> **Input material**:
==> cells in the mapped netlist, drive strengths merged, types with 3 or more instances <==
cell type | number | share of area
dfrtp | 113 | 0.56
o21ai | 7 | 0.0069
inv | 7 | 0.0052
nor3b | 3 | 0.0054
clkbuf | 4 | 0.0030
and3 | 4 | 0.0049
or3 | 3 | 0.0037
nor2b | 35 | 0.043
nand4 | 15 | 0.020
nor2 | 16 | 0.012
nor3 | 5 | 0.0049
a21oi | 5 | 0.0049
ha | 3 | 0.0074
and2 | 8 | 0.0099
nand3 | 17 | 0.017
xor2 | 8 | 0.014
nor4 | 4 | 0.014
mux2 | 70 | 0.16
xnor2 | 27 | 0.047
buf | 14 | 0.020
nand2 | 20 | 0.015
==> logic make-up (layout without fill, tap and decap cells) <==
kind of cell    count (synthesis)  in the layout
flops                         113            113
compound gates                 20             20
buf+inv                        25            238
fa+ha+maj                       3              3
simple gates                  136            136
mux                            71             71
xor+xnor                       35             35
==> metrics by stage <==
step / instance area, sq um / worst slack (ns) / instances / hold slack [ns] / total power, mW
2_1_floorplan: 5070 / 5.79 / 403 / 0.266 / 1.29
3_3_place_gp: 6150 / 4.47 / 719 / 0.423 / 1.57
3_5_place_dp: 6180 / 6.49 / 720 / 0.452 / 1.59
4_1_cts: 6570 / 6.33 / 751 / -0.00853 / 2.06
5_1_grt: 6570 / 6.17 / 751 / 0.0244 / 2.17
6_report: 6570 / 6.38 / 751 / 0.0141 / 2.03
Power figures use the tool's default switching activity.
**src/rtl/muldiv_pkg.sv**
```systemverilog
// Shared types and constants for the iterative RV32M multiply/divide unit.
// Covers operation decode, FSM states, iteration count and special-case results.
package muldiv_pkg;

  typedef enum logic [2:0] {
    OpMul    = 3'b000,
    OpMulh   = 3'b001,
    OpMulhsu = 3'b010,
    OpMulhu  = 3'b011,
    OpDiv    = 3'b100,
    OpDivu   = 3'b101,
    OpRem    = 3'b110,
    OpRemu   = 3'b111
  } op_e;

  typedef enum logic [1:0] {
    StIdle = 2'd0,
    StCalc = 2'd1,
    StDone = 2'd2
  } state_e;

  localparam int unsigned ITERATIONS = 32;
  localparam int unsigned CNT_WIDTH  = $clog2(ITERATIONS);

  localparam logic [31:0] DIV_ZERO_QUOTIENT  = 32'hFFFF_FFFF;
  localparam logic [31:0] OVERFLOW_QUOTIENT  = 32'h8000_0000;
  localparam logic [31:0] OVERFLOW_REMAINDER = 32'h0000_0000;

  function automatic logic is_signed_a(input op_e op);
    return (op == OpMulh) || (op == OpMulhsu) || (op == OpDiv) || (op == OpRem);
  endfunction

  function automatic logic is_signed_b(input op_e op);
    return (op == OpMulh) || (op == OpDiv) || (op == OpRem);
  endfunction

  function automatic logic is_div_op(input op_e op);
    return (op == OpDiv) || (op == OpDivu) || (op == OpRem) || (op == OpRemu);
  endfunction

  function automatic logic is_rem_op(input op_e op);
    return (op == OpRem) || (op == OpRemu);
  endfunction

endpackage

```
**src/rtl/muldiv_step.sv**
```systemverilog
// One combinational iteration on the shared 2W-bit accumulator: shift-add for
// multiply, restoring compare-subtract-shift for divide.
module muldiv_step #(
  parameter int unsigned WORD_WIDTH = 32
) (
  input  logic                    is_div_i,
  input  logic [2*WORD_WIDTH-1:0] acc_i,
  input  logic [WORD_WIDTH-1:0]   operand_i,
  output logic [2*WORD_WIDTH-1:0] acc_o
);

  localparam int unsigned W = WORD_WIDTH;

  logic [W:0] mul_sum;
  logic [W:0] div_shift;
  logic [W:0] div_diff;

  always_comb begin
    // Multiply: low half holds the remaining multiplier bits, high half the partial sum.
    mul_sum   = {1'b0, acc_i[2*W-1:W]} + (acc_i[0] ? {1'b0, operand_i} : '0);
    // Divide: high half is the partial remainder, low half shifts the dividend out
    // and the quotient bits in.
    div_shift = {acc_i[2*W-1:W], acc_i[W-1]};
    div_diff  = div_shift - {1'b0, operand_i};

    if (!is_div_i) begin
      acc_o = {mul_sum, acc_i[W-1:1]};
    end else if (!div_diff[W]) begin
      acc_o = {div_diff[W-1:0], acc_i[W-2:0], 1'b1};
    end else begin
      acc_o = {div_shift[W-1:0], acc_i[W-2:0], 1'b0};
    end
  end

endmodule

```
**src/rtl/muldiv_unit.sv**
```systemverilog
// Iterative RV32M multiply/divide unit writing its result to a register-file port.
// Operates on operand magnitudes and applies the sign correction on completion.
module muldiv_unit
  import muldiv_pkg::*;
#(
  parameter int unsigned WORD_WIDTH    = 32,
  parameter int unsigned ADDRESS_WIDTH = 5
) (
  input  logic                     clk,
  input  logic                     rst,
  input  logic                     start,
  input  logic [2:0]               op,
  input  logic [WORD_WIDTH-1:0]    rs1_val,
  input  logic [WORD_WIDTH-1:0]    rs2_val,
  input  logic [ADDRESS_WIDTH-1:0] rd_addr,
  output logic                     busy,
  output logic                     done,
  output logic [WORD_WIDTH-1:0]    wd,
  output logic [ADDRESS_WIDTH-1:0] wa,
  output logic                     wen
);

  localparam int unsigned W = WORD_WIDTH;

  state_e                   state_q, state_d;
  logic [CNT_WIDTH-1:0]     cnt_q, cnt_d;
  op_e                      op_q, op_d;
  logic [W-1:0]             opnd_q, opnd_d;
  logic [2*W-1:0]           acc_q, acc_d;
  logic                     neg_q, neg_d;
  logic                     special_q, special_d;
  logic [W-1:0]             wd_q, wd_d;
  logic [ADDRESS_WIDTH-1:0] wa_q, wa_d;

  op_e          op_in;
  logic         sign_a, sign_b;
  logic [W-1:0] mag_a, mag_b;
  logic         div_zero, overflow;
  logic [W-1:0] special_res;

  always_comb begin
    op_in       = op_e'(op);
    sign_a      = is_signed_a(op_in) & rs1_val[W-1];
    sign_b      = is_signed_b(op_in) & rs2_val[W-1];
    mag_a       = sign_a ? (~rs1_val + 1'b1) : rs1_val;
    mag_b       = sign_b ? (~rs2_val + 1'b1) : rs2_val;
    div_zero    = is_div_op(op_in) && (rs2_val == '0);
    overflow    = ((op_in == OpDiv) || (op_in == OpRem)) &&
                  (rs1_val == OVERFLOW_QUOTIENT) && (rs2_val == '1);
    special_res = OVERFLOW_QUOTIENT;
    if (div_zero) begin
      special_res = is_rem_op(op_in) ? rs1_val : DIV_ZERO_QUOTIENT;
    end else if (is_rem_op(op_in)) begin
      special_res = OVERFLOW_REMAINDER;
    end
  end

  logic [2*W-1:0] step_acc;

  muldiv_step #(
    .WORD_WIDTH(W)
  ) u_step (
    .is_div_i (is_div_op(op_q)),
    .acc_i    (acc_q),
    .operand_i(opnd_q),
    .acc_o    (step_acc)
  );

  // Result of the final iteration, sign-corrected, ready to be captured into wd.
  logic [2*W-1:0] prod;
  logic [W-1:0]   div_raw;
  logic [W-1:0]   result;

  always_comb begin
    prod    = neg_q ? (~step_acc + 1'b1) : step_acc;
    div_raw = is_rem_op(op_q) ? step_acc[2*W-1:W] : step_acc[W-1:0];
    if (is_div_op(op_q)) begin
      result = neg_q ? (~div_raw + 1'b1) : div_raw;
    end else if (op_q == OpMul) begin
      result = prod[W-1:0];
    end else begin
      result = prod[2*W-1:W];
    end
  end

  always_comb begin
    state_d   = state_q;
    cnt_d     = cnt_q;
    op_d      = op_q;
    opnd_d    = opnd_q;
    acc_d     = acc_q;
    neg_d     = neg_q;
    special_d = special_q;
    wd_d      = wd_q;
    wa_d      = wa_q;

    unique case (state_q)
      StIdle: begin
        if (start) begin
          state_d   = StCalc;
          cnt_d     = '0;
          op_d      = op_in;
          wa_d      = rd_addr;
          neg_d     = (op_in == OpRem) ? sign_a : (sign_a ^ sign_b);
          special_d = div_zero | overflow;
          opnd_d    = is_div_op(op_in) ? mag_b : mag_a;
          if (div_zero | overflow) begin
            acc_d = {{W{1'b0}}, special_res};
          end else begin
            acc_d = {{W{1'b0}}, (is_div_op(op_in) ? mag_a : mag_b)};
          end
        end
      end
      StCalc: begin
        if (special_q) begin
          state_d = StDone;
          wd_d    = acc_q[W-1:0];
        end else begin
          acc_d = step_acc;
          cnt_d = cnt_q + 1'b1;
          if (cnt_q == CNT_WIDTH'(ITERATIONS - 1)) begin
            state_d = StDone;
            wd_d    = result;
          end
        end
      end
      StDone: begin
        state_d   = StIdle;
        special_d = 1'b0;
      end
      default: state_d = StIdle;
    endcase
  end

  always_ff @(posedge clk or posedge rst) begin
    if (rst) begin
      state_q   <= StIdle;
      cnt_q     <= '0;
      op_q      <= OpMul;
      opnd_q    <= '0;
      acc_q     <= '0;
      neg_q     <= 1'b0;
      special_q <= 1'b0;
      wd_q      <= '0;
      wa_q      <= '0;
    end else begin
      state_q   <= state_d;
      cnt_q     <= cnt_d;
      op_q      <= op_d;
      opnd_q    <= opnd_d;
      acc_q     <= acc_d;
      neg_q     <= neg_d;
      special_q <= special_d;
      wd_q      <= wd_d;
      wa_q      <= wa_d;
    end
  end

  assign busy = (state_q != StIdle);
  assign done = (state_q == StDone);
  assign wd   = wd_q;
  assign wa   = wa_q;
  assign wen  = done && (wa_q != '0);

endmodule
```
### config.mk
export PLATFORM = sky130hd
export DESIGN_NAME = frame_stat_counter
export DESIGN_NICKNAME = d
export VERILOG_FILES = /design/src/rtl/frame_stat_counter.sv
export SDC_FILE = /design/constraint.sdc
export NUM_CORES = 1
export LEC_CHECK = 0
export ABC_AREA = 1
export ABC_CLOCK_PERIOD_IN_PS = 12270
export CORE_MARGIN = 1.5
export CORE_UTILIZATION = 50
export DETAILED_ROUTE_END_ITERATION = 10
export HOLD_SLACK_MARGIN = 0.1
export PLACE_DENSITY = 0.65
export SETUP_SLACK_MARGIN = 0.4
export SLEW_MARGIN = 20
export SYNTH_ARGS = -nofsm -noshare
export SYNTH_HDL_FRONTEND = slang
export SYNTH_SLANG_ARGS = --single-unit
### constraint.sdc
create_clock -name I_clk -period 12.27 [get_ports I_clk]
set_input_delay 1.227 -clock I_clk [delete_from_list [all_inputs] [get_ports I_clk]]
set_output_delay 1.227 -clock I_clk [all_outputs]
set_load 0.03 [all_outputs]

* * *

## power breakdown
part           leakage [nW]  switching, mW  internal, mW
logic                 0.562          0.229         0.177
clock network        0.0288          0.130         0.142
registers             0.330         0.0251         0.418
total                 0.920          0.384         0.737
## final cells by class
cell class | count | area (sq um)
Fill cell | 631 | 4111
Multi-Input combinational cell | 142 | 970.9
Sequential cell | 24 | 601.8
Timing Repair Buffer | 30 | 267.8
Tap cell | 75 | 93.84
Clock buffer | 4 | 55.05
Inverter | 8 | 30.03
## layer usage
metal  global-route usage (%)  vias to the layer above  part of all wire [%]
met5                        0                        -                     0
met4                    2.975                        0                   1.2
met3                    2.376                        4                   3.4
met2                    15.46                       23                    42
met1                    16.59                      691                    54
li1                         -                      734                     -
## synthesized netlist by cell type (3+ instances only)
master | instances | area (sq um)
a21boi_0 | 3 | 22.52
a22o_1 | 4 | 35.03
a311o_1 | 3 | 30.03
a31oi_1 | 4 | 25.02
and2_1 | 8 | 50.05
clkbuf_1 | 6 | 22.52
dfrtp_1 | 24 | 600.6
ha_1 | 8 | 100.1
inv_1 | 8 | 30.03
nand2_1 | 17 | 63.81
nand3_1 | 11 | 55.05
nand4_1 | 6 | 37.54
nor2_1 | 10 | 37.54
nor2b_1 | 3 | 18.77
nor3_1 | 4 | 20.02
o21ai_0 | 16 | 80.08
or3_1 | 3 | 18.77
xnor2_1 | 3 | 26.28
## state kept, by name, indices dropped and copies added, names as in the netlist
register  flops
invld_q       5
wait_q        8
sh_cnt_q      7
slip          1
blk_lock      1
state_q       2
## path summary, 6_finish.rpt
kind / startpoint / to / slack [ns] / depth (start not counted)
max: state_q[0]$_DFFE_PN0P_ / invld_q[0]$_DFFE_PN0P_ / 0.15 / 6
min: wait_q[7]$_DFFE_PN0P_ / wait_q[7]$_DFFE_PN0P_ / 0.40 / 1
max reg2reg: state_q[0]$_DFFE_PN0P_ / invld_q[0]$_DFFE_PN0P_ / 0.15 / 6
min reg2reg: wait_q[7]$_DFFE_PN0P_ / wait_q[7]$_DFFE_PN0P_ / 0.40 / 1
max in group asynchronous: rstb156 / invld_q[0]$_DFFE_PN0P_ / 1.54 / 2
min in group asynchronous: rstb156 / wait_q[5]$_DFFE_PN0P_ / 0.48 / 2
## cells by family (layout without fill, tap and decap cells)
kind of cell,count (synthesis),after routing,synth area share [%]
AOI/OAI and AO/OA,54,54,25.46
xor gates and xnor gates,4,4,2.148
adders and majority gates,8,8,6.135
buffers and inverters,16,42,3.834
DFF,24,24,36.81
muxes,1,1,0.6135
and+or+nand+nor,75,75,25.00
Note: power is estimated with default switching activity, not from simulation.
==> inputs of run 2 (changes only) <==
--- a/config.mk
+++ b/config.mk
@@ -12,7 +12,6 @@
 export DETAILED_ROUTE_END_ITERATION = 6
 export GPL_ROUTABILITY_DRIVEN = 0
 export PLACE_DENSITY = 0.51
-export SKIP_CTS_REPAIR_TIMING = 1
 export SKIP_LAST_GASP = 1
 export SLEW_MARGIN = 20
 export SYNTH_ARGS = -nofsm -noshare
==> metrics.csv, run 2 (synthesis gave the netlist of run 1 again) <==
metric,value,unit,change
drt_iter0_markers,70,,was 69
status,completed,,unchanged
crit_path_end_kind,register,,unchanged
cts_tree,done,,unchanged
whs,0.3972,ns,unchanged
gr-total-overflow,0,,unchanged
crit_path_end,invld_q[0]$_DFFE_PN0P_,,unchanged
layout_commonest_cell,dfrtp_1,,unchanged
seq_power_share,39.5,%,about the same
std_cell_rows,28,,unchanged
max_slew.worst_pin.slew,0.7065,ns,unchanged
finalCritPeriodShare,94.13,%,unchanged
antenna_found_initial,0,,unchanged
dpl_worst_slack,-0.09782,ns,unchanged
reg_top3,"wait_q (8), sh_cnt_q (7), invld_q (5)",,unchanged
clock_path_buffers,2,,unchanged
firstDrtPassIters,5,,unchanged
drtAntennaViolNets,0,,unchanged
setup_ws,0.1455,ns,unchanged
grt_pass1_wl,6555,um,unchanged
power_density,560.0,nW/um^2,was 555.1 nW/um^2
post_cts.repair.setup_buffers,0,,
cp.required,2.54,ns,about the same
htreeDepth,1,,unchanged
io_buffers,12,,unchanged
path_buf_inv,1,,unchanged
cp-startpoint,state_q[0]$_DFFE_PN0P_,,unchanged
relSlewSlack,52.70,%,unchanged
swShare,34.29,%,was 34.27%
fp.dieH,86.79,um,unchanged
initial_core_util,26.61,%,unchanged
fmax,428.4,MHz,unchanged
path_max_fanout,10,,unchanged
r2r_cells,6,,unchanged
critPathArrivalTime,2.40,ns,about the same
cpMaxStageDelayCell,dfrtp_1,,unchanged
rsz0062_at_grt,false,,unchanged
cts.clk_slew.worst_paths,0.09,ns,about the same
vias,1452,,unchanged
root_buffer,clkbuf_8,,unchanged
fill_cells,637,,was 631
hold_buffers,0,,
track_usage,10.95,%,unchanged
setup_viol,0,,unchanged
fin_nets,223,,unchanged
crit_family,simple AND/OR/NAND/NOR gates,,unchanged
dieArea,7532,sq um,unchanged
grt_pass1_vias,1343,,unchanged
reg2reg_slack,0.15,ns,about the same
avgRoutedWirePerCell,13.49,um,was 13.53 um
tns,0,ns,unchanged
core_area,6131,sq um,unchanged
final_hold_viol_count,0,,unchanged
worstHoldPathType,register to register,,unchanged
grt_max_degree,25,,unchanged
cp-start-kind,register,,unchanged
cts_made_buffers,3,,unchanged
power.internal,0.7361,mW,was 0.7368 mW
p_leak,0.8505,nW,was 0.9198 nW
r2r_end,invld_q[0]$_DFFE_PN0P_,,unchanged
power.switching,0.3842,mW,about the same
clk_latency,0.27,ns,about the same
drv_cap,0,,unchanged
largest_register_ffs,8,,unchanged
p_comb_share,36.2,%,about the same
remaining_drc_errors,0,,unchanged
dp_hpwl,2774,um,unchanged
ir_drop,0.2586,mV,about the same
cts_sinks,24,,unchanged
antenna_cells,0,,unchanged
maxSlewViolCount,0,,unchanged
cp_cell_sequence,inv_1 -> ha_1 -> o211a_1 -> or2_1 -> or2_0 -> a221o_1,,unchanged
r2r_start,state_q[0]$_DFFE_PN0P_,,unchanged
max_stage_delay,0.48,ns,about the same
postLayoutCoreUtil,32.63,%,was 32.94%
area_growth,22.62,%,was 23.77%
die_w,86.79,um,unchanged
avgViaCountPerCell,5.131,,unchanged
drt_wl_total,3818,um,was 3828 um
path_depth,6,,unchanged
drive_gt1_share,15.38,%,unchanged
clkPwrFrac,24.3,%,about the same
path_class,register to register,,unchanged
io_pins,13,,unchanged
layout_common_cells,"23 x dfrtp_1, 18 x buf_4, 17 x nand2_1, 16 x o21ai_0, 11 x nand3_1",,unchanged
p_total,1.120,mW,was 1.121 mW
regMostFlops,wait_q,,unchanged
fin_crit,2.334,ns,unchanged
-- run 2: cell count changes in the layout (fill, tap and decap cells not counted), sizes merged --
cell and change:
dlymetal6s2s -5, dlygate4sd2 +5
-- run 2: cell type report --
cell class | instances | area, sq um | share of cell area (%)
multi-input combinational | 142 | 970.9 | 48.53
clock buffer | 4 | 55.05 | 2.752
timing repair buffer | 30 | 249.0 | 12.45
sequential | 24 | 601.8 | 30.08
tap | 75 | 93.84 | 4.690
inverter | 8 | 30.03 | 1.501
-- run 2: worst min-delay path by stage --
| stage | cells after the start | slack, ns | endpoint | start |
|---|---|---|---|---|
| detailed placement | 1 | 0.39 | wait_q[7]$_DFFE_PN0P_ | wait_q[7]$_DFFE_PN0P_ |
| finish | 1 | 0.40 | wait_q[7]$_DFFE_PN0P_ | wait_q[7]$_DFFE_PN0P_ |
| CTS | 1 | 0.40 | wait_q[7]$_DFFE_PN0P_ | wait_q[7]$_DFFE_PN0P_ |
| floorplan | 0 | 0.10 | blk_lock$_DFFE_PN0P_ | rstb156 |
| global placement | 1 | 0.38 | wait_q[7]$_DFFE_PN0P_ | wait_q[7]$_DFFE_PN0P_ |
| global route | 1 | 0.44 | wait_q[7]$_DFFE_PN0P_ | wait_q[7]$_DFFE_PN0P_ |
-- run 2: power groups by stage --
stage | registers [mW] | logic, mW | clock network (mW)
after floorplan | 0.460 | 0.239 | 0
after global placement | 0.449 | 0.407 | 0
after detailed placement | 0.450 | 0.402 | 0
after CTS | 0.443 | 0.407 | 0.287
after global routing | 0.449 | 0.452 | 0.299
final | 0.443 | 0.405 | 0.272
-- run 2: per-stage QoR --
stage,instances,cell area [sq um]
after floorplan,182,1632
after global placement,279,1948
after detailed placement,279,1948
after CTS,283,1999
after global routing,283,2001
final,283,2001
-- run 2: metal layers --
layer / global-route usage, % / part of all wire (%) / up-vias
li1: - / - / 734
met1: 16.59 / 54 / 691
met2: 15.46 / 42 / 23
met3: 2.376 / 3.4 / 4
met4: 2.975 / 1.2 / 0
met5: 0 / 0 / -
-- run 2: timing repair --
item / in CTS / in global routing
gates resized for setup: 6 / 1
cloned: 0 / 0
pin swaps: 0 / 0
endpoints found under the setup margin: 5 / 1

> **What is being asked**: Where the string "startpoint" shows up in the listing above, copy the line that holds it.

> **Solution to this task**:
kind / startpoint / to / slack [ns] / depth (start not counted)
cp-startpoint,state_q[0]$_DFFE_PN0P_,,unchanged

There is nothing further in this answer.